Universal Music Group is to allow advertisers to insert their brands into existing music videos on YouTube and swap them out for a different one once a campaign is complete.
Product placement is nothing new in music (Beats Pills have been ubiquitous in videos lately and Lady Gaga's "Telephone" featured 10 different brands), but the advertising method is about to get even more contrived.
After striking a deal with MirriAd which provides the technology, Universal will start by inserting liquer brand Grand Marner into a video by Avicii, later stripping it back out and opening the video up to other brands.
The move is designed to speed up the production process, removing the need for labels and directors to hold lengthy meetings with brands about exactly how the video should look and how their products will be shown off.
If successful this more covert method of advertising could be employed on a large scale, meaning one week Justin Bieber is knocking back a Coke Life in "Baby", the next he's slinging a Kärcher pressure washer (see bad Photoshop above).

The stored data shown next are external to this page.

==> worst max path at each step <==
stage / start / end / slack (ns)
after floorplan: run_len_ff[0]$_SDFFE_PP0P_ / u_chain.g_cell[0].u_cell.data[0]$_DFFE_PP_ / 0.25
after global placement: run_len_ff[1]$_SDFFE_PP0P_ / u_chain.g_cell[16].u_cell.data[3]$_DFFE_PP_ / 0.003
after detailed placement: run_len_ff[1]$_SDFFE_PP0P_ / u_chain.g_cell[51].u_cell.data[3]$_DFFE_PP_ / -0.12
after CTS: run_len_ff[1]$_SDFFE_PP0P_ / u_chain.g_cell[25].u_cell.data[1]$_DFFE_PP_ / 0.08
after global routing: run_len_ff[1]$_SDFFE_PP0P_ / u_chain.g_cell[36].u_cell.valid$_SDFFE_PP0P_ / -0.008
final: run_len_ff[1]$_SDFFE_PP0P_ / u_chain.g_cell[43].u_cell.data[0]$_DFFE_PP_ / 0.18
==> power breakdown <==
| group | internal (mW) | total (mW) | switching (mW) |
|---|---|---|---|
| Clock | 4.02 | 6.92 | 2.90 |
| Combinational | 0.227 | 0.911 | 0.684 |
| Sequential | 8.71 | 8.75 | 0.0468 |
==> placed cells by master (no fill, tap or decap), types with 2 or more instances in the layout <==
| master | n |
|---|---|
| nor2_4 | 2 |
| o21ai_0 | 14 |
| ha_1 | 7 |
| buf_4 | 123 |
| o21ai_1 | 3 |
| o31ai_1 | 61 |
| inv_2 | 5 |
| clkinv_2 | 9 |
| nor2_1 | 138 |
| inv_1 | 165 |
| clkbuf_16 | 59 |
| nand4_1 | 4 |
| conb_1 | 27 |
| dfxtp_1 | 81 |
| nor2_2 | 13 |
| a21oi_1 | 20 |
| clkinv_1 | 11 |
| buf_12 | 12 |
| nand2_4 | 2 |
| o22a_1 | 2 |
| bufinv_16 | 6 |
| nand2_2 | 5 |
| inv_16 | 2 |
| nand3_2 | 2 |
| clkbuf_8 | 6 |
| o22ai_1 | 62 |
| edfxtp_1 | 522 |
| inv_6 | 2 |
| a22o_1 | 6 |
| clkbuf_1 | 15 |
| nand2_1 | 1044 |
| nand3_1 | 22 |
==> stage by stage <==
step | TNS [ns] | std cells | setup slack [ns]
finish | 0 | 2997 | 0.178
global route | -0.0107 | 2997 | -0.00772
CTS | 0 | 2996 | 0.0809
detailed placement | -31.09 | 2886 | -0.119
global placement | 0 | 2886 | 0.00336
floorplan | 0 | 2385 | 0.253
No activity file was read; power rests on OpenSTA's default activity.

With consumers increasingly just ignoring or skipping ads, brands are looking for more subtle ways to get their image out there, with advertisers spending $8.25bn on product placement worldwide in 2012 (PQ Media study).
"Being inside content is more valuable than being outside content," Mark Popkiewicz, Mirriad’s chief executive told The Financial Times, while Universal's chief executive Lucian Grainge added that with the new system they would still "ensure that artists’ and brands’ interests are aligned".